SUPPLIED RECORDS
---*---

Background: an optimization exercise with open tools, aiming at a short achievable clock period and few clock cycles. Do not read the settings as production practice. The RTL was checked by simulation tests, not by an equivalence proof against the original design. Power and IR drop assume default switching activity.

==> flow/design.v (excerpt) <==
module Integration(input clk,
	 input rst,
	 output [31:0]mem_addr,
	 output [31:0]mem_wdata,
	 output mem_we,
	 input [31:0]mem_rdata
 );
	localparam OP_R = 6'b000000, OP_LW = 6'b100011, OP_SW = 6'b101011,
	           OP_BEQ = 6'b000100, OP_J = 6'b001000;
	reg [31:0] rf [0:9];
	reg [9:0] pc_f;      
	reg [9:0] a_lo;      
	reg d_valid;
	reg [31:0] d_ir;
	reg [9:0] d_pc;
	reg [9:0] d_pc1;     
	reg [9:0] d_rs_oh, d_rt_oh;    
	reg e_valid;
	reg [9:0] e_pc;
	reg e_rwe;           
	reg e_ldwe;          
	reg [4:0] e_wa;      
	reg e_mem, e_st, e_beq;
	reg [31:0] e_a, e_b, e_opb;
	reg [31:0] e_g, e_p, e_gc, e_pp;
	reg e_b_w;           
	reg e_opb_b;         
	reg e_sub, e_and;
	reg [9:0] e_tgt;
	reg e_tgt_nz;        
	reg m_active, m_st, m_ldwe;
	reg [3:0] m_wa;
	reg [31:0] m_addr, m_data;
	reg w_we;
	reg [3:0] w_wa;
	reg [31:0] w_res;
	wire stall = m_active;
	wire [31:0] kg [0:5];
	wire [31:0] kp [0:5];
	assign kg[0] = e_gc;     
	assign kp[0] = e_pp;
	genvar gl, gi;
	generate
		for (gl = 0; gl < 5; gl = gl + 1) begin : ks
			for (gi = 0; gi < 32; gi = gi + 1) begin : b
				if (gi >= (1 << gl)) begin : c
					assign kg[gl + 1][gi] = kg[gl][gi] | (kp[gl][gi] & kg[gl][gi - (1 << gl)]);
					assign kp[gl + 1][gi] = kp[gl][gi] & kp[gl][gi - (1 << gl)];
				end else begin : n
					assign kg[gl + 1][gi] = kg[gl][gi];
					assign kp[gl + 1][gi] = kp[gl][gi];
				end
			end
		end
	endgenerate
	wire [31:0] e_x = e_and ? e_g : (e_p & ~e_g);
	wire [31:0] sum = e_x ^ {kg[5][30:0], e_sub};
	wire [31:0] res = sum;
	reg br_pend;
	reg [9:0] br_tgt;
	wire e_exec = e_valid & ~stall & ~br_pend;
	wire e_taken = e_exec & e_beq & e_tgt_nz & ~|(e_p & ~e_g);    
	wire m_next = e_exec & e_mem;
	wire [4:0] d_rs = d_ir[25:21];
	wire [4:0] d_rt = d_ir[20:16];
	wire [4:0] d_rd = d_ir[15:11];
	wire [9:0] d_tgt = d_pc1 + d_ir[9:0];
  ...
Settings: LEC_CHECK=0, CAP_MARGIN=20, CORE_MARGIN=2, CORE_UTILIZATION=40, SLEW_MARGIN=20; clock period 8.0 ns.
standard.sh (not shown) runs the stock make flow with config.mk's settings and CLKGATE_MAP_FILE= SYNTH_SCRIPT=/design/flow/synth_recipe.tcl, a recipe that flattens the netlist after the stock synthesis.
==> flow/flow/run.sh <==
#!/bin/bash
set -euo pipefail
export BUFFER_PORTS_ARGS="-inputs -outputs -buffer_cell sky130_fd_sc_hd__buf_8"
bash standard.sh SETUP_SLACK_MARGIN=6 MATCH_CELL_FOOTPRINT=0 finish > run_make.log 2>&1
Testbench counts at the start, summed over its fixed seeds: cycles 10,250.
Next try:
--- a/flow/design.v
+++ b/flow/design.v
@@ -12,13 +12,14 @@
 	reg [9:0] pc_f;      
 	reg [9:0] a_lo;      
 	reg d_valid;
 	reg [31:0] d_ir;
 	reg [9:0] d_pc;
 	reg [9:0] d_pc1;     
-	reg [9:0] d_rs_oh, d_rt_oh;    
+	reg [31:0] d_ra, d_rb, d_pval;
+	reg d_pw_a, d_pw_b;
 	reg e_valid;
 	reg [9:0] e_pc;
 	reg e_rwe;           
 	reg e_ldwe;          
 	reg [4:0] e_wa;      
 	reg e_mem, e_st, e_beq;
@@ -65,22 +66,14 @@
 	wire [4:0] d_rs = d_ir[25:21];
 	wire [4:0] d_rt = d_ir[20:16];
 	wire [4:0] d_rd = d_ir[15:11];
 	wire [9:0] d_tgt = d_pc1 + d_ir[9:0];
 	wire d_tgt_nz = |d_ir[9:0];
 	reg d_isr, d_isld, d_isst, d_isbeq, d_same, d_sub, d_and, d_rwe, d_ldwe;
-	reg [31:0] rf_a, rf_b;
-	integer k;
-	always @(*) begin
-		rf_a = 32'b0;
-		rf_b = 32'b0;
-		for (k = 0; k < 10; k = k + 1) begin
-			rf_a = rf_a | (rf[k] & {32{d_rs_oh[k]}});
-			rf_b = rf_b | (rf[k] & {32{d_rt_oh[k]}});
-		end
-	end
+	wire [31:0] rf_a = d_pw_a ? d_pval : d_ra;
+	wire [31:0] rf_b = d_pw_b ? d_pval : d_rb;
 	reg c_ea, c_eb;
 	reg e_byp_a, e_byp_b, w_byp_a, w_byp_b;
 	wire e_ldb_a = e_exec & e_ldwe & c_ea;
 	wire e_ldb_b = e_exec & e_ldwe & c_eb;
 	wire [4:0] d_wa = d_isr ? d_rd : d_rt;
 	wire [31:0] aw = w_byp_a ? w_res : rf_a;
@@ -98,23 +91,28 @@
 	wire f_isr = (mem_rdata[31:26] == OP_R);
 	wire f_isld = (mem_rdata[31:26] == OP_LW);
 	wire d_redirect = ~br_pend & d_valid & d_isbeq & d_same & d_tgt_nz;
 	wire smc_hit = m_st & ((e_valid & (m_addr[9:0] == e_pc)) |
 	                       (d_valid & (m_addr[9:0] == d_pc)));
 	wire [9:0] smc_pc = e_valid ? e_pc : d_pc;
-	wire [9:0] pc_other = br_pend ? br_tgt : (d_redirect ? d_tgt : pc_inc);
+	wire [9:0] pc_other = br_pend ? br_tgt : pc_inc;
 	wire j_en = ~stall & ~br_pend & ~d_redirect;
 	wire [9:0] pc_keep = stall ? (smc_hit ? smc_pc : pc_f) : pc_other;
 	wire [9:0] a_keep = stall ? (smc_hit ? smc_pc : pc_f) : (m_next ? sum[9:0] : pc_other);
-	wire [9:0] pc_next = (f_isj & j_en) ? mem_rdata[9:0] : pc_keep;
-	wire [9:0] a_next = (f_isj & j_en & ~m_next) ? mem_rdata[9:0] : a_keep;
-	reg [9:0] f_rs_oh, f_rt_oh;
+	wire d_take = ~stall & ~br_pend & d_redirect;
+	wire [9:0] pc_next = d_take ? d_tgt : ((f_isj & j_en) ? mem_rdata[9:0] : pc_keep);
+	wire [9:0] a_next = (d_take & ~m_next) ? d_tgt :
+	                    ((f_isj & j_en & ~m_next) ? mem_rdata[9:0] : a_keep);
+	reg [31:0] f_ra, f_rb;
+	integer k;
 	always @(*) begin
+		f_ra = 32'b0;
+		f_rb = 32'b0;
 		for (k = 0; k < 10; k = k + 1) begin
-			f_rs_oh[k] = (mem_rdata[25:21] == k);
-			f_rt_oh[k] = (mem_rdata[20:16] == k);
+			f_ra = f_ra | (rf[k] & {32{f_rs == k}});
+			f_rb = f_rb | (rf[k] & {32{f_rt == k}});
 		end
 	end
 	reg ld_a, ld_b;      
 	wire [31:0] ld_a_val = ld_a ? mem_rdata : e_a;
 	wire [31:0] ld_b_val = ld_b ? mem_rdata : e_b;
 	wire [31:0] ld_opb_val = (ld_b & e_opb_b) ? (mem_rdata ^ {32{e_sub}}) : e_opb;
@@ -199,14 +197,17 @@
 			d_sub <= f_isr & (mem_rdata[5:0] == 6'd1);
 			d_and <= f_isr & (mem_rdata[5:0] == 6'd2);
 			d_rwe <= f_isr & (mem_rdata[15:11] < 5'd10);
 			d_ldwe <= f_isld & (f_rt < 5'd10);
 			d_pc <= pc_f;
 			d_pc1 <= pc_inc;
-			d_rs_oh <= f_rs_oh;
-			d_rt_oh <= f_rt_oh;
+			d_ra <= f_ra;
+			d_rb <= f_rb;
+			d_pval <= w_res;
+			d_pw_a <= w_we & (f_rs == {1'b0, w_wa});
+			d_pw_b <= w_we & (f_rt == {1'b0, w_wa});
 		end
 	end
 	always @(posedge clk or posedge rst) begin
 		if (rst)
 			pc_f <= 0;
 		else if (~boot_bad)
Result:
- The new run went through all stages and came out clean
- routed wire length rose by 19%
- global-route usage goes up by 0.71 points
- fmax shrinks by 3.3%
- worst setup slack is worse by 97 ps
- via count is higher by 16%
- power shrinks by 7.2%
- worst hold slack is about the same
- synthesized cell count increases by 11%
- cell count climbs by 13%
- synthesized area rose by 12%
- clock-buffer cell count came out higher by 16
- die area rose by 12%
- design area climbs by 15%
Testbench counts after the change, summed over its fixed seeds: cycles 10,250.

static timing again, ports no longer ideal:
Ports are ideal in the flow. The routed layouts listed here were re-timed in OpenROAD. Step 1 sets driving cells, clkbuf_16 on the clock port and buf_2 on the other inputs (assumed; they add their load-dependent delay and slew). Step 2 adds t to the input delays and takes it off the output delays; t is the mean of the earliest and latest rising clock arrival at the registers after step 1. Input paths then give back, and output paths get back, about the clock's delay inside the block. a / b / c = ideal / step 1 / step 2; a / b = the first two.
run | t (ns) | slack for setup (ns) | worst setup path at the end | worst data-port slew with drivers (ns) | cell pins on the clock port's net
the first run | 0.735 | 5.176 / 5.167 / 4.652 | input to register | 0.20 | 1
the second run | 0.774 | 5.079 / 5.115 / 4.342 | input to register | 0.37 | 1
After both steps every run listed still meets setup and hold. The setup slack of the second run, which loses most, moves by +0.036 ns with the drivers and by -0.737 ns with both steps.
Source: an optimization exercise on an open RTL-to-GDS flow (aim: small area, a short achievable clock period and few clock cycles per item). Production flows keep margins and buffers that such runs may drop. RTL that was checked went through simulation tests only; none was proved equivalent to the original.

== the previous run ==
## insertionSort
module insertionSort #(
    parameter NUM_VALS = 32,
    parameter SIZE_DATA = 16
)(
    input  logic                          i_clk,
    input  logic                          i_rst_n,
    input  logic                          i_start,
    input  logic [NUM_VALS*SIZE_DATA-1:0] i_data,
    output logic                          o_done,
    output logic [NUM_VALS*SIZE_DATA-1:0] o_data
);
    localparam int N = 32;
    localparam int W = 16;
    localparam int G = N / 4;
    localparam int STEPS = 9;
    logic             r_busy;
    logic [3:0]      r_cnt;
    logic [N*W-1:0]   r_key;             
    logic [N*W-1:0]   w_perm;            
    logic [N*W-1:0]   w_next;            
    logic [N*W-1:0]   w_din;             
    logic [G*24-1:0]  w_ctl;             
    logic [G*24-1:0]  r_ctl;             
    logic [3:0]      w_step;            
    logic             w_run;             
    assign w_step = r_busy ? r_cnt + 1'b1 : '0;
    assign w_run  = r_busy ? (r_cnt != STEPS-1) : i_start;
    always_ff @(posedge i_clk or negedge i_rst_n) begin
        if (!i_rst_n)
            r_ctl <= '0;
        else
            r_ctl <= w_run ? w_ctl : '0;
    end
    always_comb begin
        w_ctl = '0;
        case (w_step)
            4'd0: w_ctl = 192'h001428001428008241008241001428001428008241008241;
            4'd1: w_ctl = 192'h100000100000100000100000100000100000100000100000;
            4'd2: w_ctl = 192'h001428001428008241008241001428001428008241008241;
            4'd3: w_ctl = 192'h0d00000d00000d00000d0000010000010000010000010000;
            4'd4: w_ctl = 192'h001428001428008241008241001428001428008241008241;
  ...
For scale: about 9700 cells after synthesis, ~1000 I/O pins.
Settings: LEC_CHECK=0, ABC_AREA=1, CAP_MARGIN=20, CORE_AREA=2 2 378 378, CTS_CLUSTER_DIAMETER=120, CTS_CLUSTER_SIZE=20, DIE_AREA=0 0 380 380, SLEW_MARGIN=20; clock period 10.0 ns.
standard.sh (not shown) runs the stock make flow with config.mk's settings and CLKGATE_MAP_FILE= SYNTH_SCRIPT=/design/flow/synth_recipe.tcl, a recipe that flattens the netlist after the stock synthesis.
==> flow/flow/run.sh <==
#!/bin/bash
# The standard ORFS layout (the standard.sh, standard synthesis unchanged)
# with two changes: the port buffers the standard flow's flow inserts use a small buffer
# cell instead of the delay buffer buffer_ports picks by default, and repair
# aims for a setup slack margin of MARGIN ns against the 10 ns clock.
# Each tool's output goes to ORFS's own logs under orfs/logs; the make output
# is kept in standard.log.
set -euo pipefail
MARGIN=$(cat flow/margin.txt)
PORTBUF=$(cat flow/portbuf.txt)
bash standard.sh "SETUP_SLACK_MARGIN=${MARGIN}" \
    "BUFFER_PORTS_ARGS=-buffer_cell ${PORTBUF}" finish > standard.log 2>&1
==> flow/flow/margin.txt <==
6.5
==> flow/flow/portbuf.txt <==
sky130_fd_sc_hd__buf_1
The previous run: PASS, flow complete, no timing, DRC or antenna violations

---*---

YOUR OBJECTIVE
The count alone is wanted: how many lines above hold the string "clock"?

RESULT OF THIS TASK
8